Law 'to change' on witness rules (via BBC News)
The UK Government is flipping right out over a House of Lords ruling that quashed a conviction obtained through the use of anonymous evidence (Law Lords ruling is here). This is a no-win situation, of course: it is a foundational principle of the rule of law that one should be able to face one's accusers, but this allows witnesses to be intimidated out of giving their testimony. Actually, this reminds me of what we covered last week in the LSUC Skills and Professional Responsibility course, namely, positional versus interest-based bargaining. Not, the position would be that anonymous witnesses contravene the accused's right to a fair trial, and therefore should never be allowed. However, the interest behind that position is (a) to ensure that the witness is cross examined, and (b) to ensure a proper cross-examination to the witness, to divulge any conflict of interest (e.g., the witness has a hate on for the accused). I would think that proper weighting of testimony and judicial scrutiny of the potential anonymous witness would compensate the defence for whatever prejudice the anonymous witness caused. But then, I haven't read the full decision yet...
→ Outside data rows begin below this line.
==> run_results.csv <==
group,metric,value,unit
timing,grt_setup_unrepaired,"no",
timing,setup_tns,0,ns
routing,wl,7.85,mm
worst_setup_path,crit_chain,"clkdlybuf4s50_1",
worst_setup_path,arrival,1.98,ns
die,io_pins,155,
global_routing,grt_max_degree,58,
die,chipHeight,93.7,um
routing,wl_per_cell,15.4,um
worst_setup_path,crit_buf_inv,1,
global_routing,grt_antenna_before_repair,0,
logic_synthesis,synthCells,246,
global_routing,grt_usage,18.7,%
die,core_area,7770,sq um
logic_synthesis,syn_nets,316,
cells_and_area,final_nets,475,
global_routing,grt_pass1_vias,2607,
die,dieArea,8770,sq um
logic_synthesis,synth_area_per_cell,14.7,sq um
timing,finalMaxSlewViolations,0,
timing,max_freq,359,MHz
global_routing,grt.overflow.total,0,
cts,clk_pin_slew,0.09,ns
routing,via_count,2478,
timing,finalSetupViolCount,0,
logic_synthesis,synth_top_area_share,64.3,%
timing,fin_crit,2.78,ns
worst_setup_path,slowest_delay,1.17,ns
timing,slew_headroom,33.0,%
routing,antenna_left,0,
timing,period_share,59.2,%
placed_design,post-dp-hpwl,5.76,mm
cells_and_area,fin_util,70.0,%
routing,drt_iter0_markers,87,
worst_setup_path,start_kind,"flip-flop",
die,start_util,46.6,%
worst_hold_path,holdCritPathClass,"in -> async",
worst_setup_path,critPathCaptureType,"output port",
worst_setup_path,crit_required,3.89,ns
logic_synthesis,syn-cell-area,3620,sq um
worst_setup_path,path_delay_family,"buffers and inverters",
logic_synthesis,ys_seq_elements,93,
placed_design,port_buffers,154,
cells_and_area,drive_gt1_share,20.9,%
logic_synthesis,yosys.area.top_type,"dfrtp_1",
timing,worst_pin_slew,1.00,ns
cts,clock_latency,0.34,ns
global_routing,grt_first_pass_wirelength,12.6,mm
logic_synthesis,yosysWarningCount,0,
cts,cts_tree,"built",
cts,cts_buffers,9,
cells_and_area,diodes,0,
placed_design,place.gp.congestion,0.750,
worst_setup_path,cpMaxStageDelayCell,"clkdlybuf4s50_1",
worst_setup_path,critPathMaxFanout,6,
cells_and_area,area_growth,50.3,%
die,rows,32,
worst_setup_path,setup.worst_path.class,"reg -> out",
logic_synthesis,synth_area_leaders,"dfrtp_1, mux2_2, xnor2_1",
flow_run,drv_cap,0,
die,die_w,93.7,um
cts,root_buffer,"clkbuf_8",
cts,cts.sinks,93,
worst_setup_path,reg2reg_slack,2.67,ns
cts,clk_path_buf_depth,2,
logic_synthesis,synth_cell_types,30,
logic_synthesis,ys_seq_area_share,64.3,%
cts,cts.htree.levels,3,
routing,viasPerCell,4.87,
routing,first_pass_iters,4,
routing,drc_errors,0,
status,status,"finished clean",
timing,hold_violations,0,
Paying off a debt with a daughter (via BBC News)
Afghan farmers have been forced to sell their own children to ward off debt collection, since their traditional crop of poppies has become illegal (and the illegality enforced). While the international heroin trade is obviously of major concern, you'd think that it would occur to someone that morphine is still widely used in medical situations (and is, in fact, under-distributed in many countries) and that a properly regulated poppy crop is what Afghanistan really needs. Poppies are apparently the ideal crop for the terrain, climate, and labour structure. Instead, farmers are joining the Taliban for the wages, in order to feed their families. Awesome.
And in not-exactly-news news, an excellent post by John Scalzi: Where It Began.